Task goal:
If a line of the records contains the string "cells", copy it out.

Record excerpts:
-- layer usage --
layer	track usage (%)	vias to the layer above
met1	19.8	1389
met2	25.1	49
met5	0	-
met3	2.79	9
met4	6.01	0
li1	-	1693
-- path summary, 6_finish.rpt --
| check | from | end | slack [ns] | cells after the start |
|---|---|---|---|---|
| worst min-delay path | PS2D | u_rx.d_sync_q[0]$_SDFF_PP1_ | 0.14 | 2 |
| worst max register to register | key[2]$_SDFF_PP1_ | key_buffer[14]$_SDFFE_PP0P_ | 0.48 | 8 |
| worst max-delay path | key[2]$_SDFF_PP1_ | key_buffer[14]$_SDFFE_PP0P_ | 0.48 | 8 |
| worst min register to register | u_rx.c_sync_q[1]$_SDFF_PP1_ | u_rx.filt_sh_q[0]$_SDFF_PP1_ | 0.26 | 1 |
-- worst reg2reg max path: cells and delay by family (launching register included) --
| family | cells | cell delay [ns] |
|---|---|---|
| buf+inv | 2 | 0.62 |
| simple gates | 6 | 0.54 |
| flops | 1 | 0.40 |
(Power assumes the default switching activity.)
`config.mk`:
```
export PLATFORM = sky130hd
export DESIGN_NAME = cfg_tgate_mux
export DESIGN_NICKNAME = d
export VERILOG_FILES = /design/src/rtl/cfg_tgate_mux.sv
export SDC_FILE = /design/constraint.sdc
export NUM_CORES = 1
export LEC_CHECK = 0
export CAP_MARGIN = 20
export CORE_MARGIN = 1.5
export CORE_UTILIZATION = 40
export CTS_BUF_LIST = sky130_fd_sc_hd__clkbuf_8
export DETAILED_ROUTE_END_ITERATION = 10
export PLACE_DENSITY = 0.73
export RECOVER_POWER = 100
export SLEW_MARGIN = 30
export SYNTH_ARGS = -nofsm -noshare
export SYNTH_HDL_FRONTEND = slang
export SYNTH_SLANG_ARGS = --single-unit
```
`constraint.sdc`:
```
create_clock -name prog_clk -period 3.7 [get_ports prog_clk]
set_input_delay 0.74 -clock prog_clk [delete_from_list [all_inputs] [get_ports prog_clk]]
set_output_delay 0.74 -clock prog_clk [all_outputs]
set_load 0.05 [all_outputs]
```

Task result:
| check | from | end | slack [ns] | cells after the start |
-- worst reg2reg max path: cells and delay by family (launching register included) --
| family | cells | cell delay [ns] |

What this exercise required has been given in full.